Since things went so well, I thought I would send you a couple of pictures of our Arnie on his first duck hunt. I was not able to take him hunting last year. However, my son Mark and I were able to go duck hunting this weekend. We went to the Moses Lake, Washington area; and we took Arnie with us. He was great for his first time and retrieved several ducks for us.
Arnie is a Blue Weimaraner
Arnie is our first Blue; he is a BIG boy weighing 90 lbs. I would agree with you that he is a “typical” Weimie except for his coat color. He is one of the most gentle Weims we have ever had in our 40 years of having Weims. He never growls at other dogs and we exercise both he and Stella about 4 times a week where they can run off leash and also come into contact with other dogs. Both he and Stella never initiate aggressive postures against other dogs.

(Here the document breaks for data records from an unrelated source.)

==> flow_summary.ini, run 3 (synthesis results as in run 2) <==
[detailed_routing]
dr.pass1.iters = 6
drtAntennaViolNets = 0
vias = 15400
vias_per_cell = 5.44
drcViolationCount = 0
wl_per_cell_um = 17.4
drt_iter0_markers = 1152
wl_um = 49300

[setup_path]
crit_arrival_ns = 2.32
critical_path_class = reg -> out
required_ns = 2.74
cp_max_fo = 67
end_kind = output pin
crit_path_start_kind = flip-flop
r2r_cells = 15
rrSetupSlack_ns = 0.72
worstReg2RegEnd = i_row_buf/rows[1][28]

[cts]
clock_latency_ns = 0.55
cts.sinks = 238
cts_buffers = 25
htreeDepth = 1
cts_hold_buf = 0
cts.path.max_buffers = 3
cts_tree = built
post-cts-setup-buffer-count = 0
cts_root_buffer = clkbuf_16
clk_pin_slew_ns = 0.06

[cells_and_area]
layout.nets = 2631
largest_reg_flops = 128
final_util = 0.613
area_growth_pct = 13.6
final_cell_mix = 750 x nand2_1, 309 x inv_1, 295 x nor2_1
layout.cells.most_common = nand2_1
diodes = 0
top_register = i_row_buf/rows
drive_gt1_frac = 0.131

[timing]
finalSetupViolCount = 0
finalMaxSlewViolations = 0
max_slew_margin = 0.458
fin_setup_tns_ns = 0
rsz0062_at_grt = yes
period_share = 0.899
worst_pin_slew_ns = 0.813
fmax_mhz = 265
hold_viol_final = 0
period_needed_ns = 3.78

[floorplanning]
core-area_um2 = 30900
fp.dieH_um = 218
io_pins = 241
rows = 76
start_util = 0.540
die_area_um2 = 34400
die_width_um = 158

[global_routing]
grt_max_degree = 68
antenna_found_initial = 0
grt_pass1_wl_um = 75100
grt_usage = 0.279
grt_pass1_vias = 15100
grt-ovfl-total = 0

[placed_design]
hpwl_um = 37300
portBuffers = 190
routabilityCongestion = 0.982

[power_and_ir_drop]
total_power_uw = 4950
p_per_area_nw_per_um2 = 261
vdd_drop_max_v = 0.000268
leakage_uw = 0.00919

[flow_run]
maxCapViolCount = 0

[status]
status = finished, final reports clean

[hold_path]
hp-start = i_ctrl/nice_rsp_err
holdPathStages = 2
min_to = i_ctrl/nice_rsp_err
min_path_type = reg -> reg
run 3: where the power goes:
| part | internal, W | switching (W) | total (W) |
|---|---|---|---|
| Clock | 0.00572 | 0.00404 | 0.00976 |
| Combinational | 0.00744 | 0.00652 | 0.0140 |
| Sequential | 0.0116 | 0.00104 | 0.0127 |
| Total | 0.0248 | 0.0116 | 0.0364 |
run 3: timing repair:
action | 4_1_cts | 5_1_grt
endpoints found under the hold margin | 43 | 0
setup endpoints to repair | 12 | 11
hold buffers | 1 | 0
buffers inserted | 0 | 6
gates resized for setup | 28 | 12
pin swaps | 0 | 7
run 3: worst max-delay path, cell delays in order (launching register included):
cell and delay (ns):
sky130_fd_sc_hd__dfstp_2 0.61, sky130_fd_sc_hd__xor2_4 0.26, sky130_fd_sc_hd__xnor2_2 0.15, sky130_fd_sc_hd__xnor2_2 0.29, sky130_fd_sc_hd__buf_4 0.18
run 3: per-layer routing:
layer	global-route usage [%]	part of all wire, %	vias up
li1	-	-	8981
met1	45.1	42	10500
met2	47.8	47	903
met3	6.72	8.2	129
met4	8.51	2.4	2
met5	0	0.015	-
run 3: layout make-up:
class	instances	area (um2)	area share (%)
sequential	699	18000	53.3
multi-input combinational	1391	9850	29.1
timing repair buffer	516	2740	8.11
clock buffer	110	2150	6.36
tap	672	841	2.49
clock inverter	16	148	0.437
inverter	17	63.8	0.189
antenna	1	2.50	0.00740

We have had just a few other dogs initiate aggressive behavior but fortunately nothing that became a big dog fight.
Stella and Arnie get along really well and thanks for your recommendation to get a boy weim when our Leela (our beloved Weimaraner that lived to be sixteen years and three months) passed.
It has worked out great. Both our OwyheeStar Weims are doing well–Stella stayed home on this trip.
Breeder’s Note: Gil and Fran are experienced with the breed, but even then this breed can be challenging to get raised. They have done a great job with these two wonderful Weims. As they alluded to, the Weimaraner can be territorial and almost aggressive. A person has to be able to work them through these potential pitfalls. Placing too much emphasis on these behaviors can be counterproductive. The person who is matter-of-fact rather than reactive is going to have the best results. It is important to think of these actions in the right way–Cliff says these behaviors are more possessive than aggressive by nature. Therefore, labeling or looking at the behavior as aggression (and overreacting) can ingrain the behavior rather than get them past it. Finally, respect is earned, and the smart handler/trainer learns to elicit in the right manner. Severe correction can only be used in extreme situations. The Weimaraner has a very tender nature. Good leadership skills will take you in the right direction, whereas the heavy-handed approach can damage your relationship.